The development of mirth follows an identical structure. "Il Penseroso" opens by exorcising destructive mirth: "Hence vain deluding joys / The brood of folly without father bred" (1-2). "L'Allegro," on the other hand, considers the very opposite, as it addresses "heart-easing Mirth" (13), a sentiment opposed to the mirth of deceptive vanity in "Il Penseroso," which "fixe[s] the mind" on "toys" (4), or idle fancies. As Tuve observes, "The pleasures [of "L'Allegro"] are of course not the |vain deluding joys' banished at the commencement of |Il Penseroso'"(64).

Taken together, we see Milton identifying four temperaments: negative melancholy, positive mirth, negative mirth, and positive melancholy. He gives a total of 20 lines (10 to each) to the negative aspects and 307 (142 to mirth and 166 to melancholy) to the positive elements.
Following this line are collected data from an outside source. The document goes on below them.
<file path="src/rtl/cdb_arbiter.sv">
// Two-slot common data bus arbiter: round-robin selection with a starvation override.
// Build macro CDB_AGE_PRIORITY_EN ranks requesters by ROB age instead (adds rob_head).
module cdb_arbiter #(
    parameter int N_REQ        = 4,
    parameter int TAG_W        = 32,
    parameter int DATA_W       = 32,
    parameter int STARVE_LIMIT = 3
) (
    input  logic                    clk,
    input  logic                    reset,
    input  logic                    flush,
    input  logic [N_REQ-1:0]        req_valid,
    input  logic [N_REQ*TAG_W-1:0]  req_tag,
    input  logic [N_REQ*DATA_W-1:0] req_value,
`ifdef CDB_AGE_PRIORITY_EN
    input  logic [TAG_W-1:0]        rob_head,
`endif
    output logic [N_REQ-1:0]        req_grant,
    output logic [TAG_W-1:0]        cdb1_tag,
    output logic [DATA_W-1:0]       cdb1_value,
    output logic [TAG_W-1:0]        cdb2_tag,
    output logic [DATA_W-1:0]       cdb2_value,
    output logic                    err_zero_tag
);
    localparam int PTR_W = $clog2(N_REQ);
    localparam int CNT_W = $clog2(STARVE_LIMIT + 1);
`ifdef CDB_AGE_PRIORITY_EN
    localparam int KEY_W = TAG_W;
`else
    localparam int KEY_W = PTR_W;
`endif

    logic [PTR_W-1:0]  rr_ptr_q, rr_ptr_d;
    logic [CNT_W-1:0]  wait_cnt_q [N_REQ];
    logic [CNT_W-1:0]  wait_cnt_d [N_REQ];
    logic [TAG_W-1:0]  cdb1_tag_q, cdb1_tag_d, cdb2_tag_q, cdb2_tag_d;
    logic [DATA_W-1:0] cdb1_value_q, cdb1_value_d, cdb2_value_q, cdb2_value_d;
    logic              err_zero_tag_q, err_zero_tag_d;

    logic [N_REQ-1:0]  elig, zero_req, starved, win_a, win_b, win_last;
    logic [KEY_W-1:0]  key [N_REQ];
    logic [KEY_W-1:0]  best_a, best_b;
    logic              found_a, found_b;

    // Smaller key = higher priority: distance from rr_ptr, or age relative to rob_head.
    always_comb begin
        for (int i = 0; i < N_REQ; i++) begin
            zero_req[i] = req_valid[i] && (req_tag[i*TAG_W +: TAG_W] == '0);
            elig[i]     = req_valid[i] && !zero_req[i];
            starved[i]  = elig[i] && (wait_cnt_q[i] >= CNT_W'(STARVE_LIMIT));
`ifdef CDB_AGE_PRIORITY_EN
            key[i]      = req_tag[i*TAG_W +: TAG_W] - rob_head;
`else
            key[i]      = KEY_W'((i + N_REQ - int'(rr_ptr_q)) % N_REQ);
`endif
        end
    end

    always_comb begin
        found_a = 1'b0;
        best_a  = '0;
        win_a   = '0;
        for (int i = 0; i < N_REQ; i++) begin
            if (elig[i] && (!found_a || key[i] < best_a)) begin
                found_a  = 1'b1;
                best_a   = key[i];
                win_a    = '0;
                win_a[i] = 1'b1;
            end
        end
        if (|starved) begin
            win_a = starved & (~starved + N_REQ'(1));
        end

        found_b = 1'b0;
        best_b  = '0;
        win_b   = '0;
        for (int i = 0; i < N_REQ; i++) begin
            if (elig[i] && !win_a[i] && (!found_b || key[i] < best_b)) begin
                found_b  = 1'b1;
                best_b   = key[i];
                win_b    = '0;
                win_b[i] = 1'b1;
            end
        end

        if (reset || flush) begin
            win_a = '0;
            win_b = '0;
        end
        win_last  = (|win_b) ? win_b : win_a;
        req_grant = win_a | win_b;
    end

    always_comb begin
        rr_ptr_d       = rr_ptr_q;
        cdb1_tag_d     = '0;
        cdb1_value_d   = '0;
        cdb2_tag_d     = '0;
        cdb2_value_d   = '0;
        err_zero_tag_d = 1'b0;
        for (int i = 0; i < N_REQ; i++) begin
            wait_cnt_d[i] = '0;
        end

        if (flush) begin
            rr_ptr_d = '0;
        end else begin
            for (int i = 0; i < N_REQ; i++) begin
                if (win_a[i]) begin
                    cdb1_tag_d   = req_tag[i*TAG_W +: TAG_W];
                    cdb1_value_d = req_value[i*DATA_W +: DATA_W];
                end
                if (win_b[i]) begin
                    cdb2_tag_d   = req_tag[i*TAG_W +: TAG_W];
                    cdb2_value_d = req_value[i*DATA_W +: DATA_W];
                end
                if (win_last[i]) begin
                    rr_ptr_d = (i == N_REQ - 1) ? '0 : PTR_W'(i + 1);
                end
                if (elig[i] && !req_grant[i]) begin
                    if (wait_cnt_q[i] < CNT_W'(STARVE_LIMIT)) begin
                        wait_cnt_d[i] = wait_cnt_q[i] + CNT_W'(1);
                    end else begin
                        wait_cnt_d[i] = wait_cnt_q[i];
                    end
                end
            end
            err_zero_tag_d = |zero_req;
        end
    end

    always_ff @(posedge clk) begin
        if (reset) begin
            rr_ptr_q       <= '0;
            cdb1_tag_q     <= '0;
            cdb1_value_q   <= '0;
            cdb2_tag_q     <= '0;
            cdb2_value_q   <= '0;
            err_zero_tag_q <= 1'b0;
            for (int i = 0; i < N_REQ; i++) begin
                wait_cnt_q[i] <= '0;
            end
        end else begin
            rr_ptr_q       <= rr_ptr_d;
            cdb1_tag_q     <= cdb1_tag_d;
            cdb1_value_q   <= cdb1_value_d;
            cdb2_tag_q     <= cdb2_tag_d;
            cdb2_value_q   <= cdb2_value_d;
            err_zero_tag_q <= err_zero_tag_d;
            wait_cnt_q     <= wait_cnt_d;
        end
    end

    assign cdb1_tag     = cdb1_tag_q;
    assign cdb1_value   = cdb1_value_q;
    assign cdb2_tag     = cdb2_tag_q;
    assign cdb2_value   = cdb2_value_q;
    assign err_zero_tag = err_zero_tag_q;
endmodule

</file>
Thus, Milton focuses most of his energy on positive aspects and much less on negative ones. All of this becomes significant when we turn back to "Merry Mount," which develops these same dispositions by following a similar structure-except for an important difference: Hawthorne inverts the structure to give more time to negative elements and less to positive ones.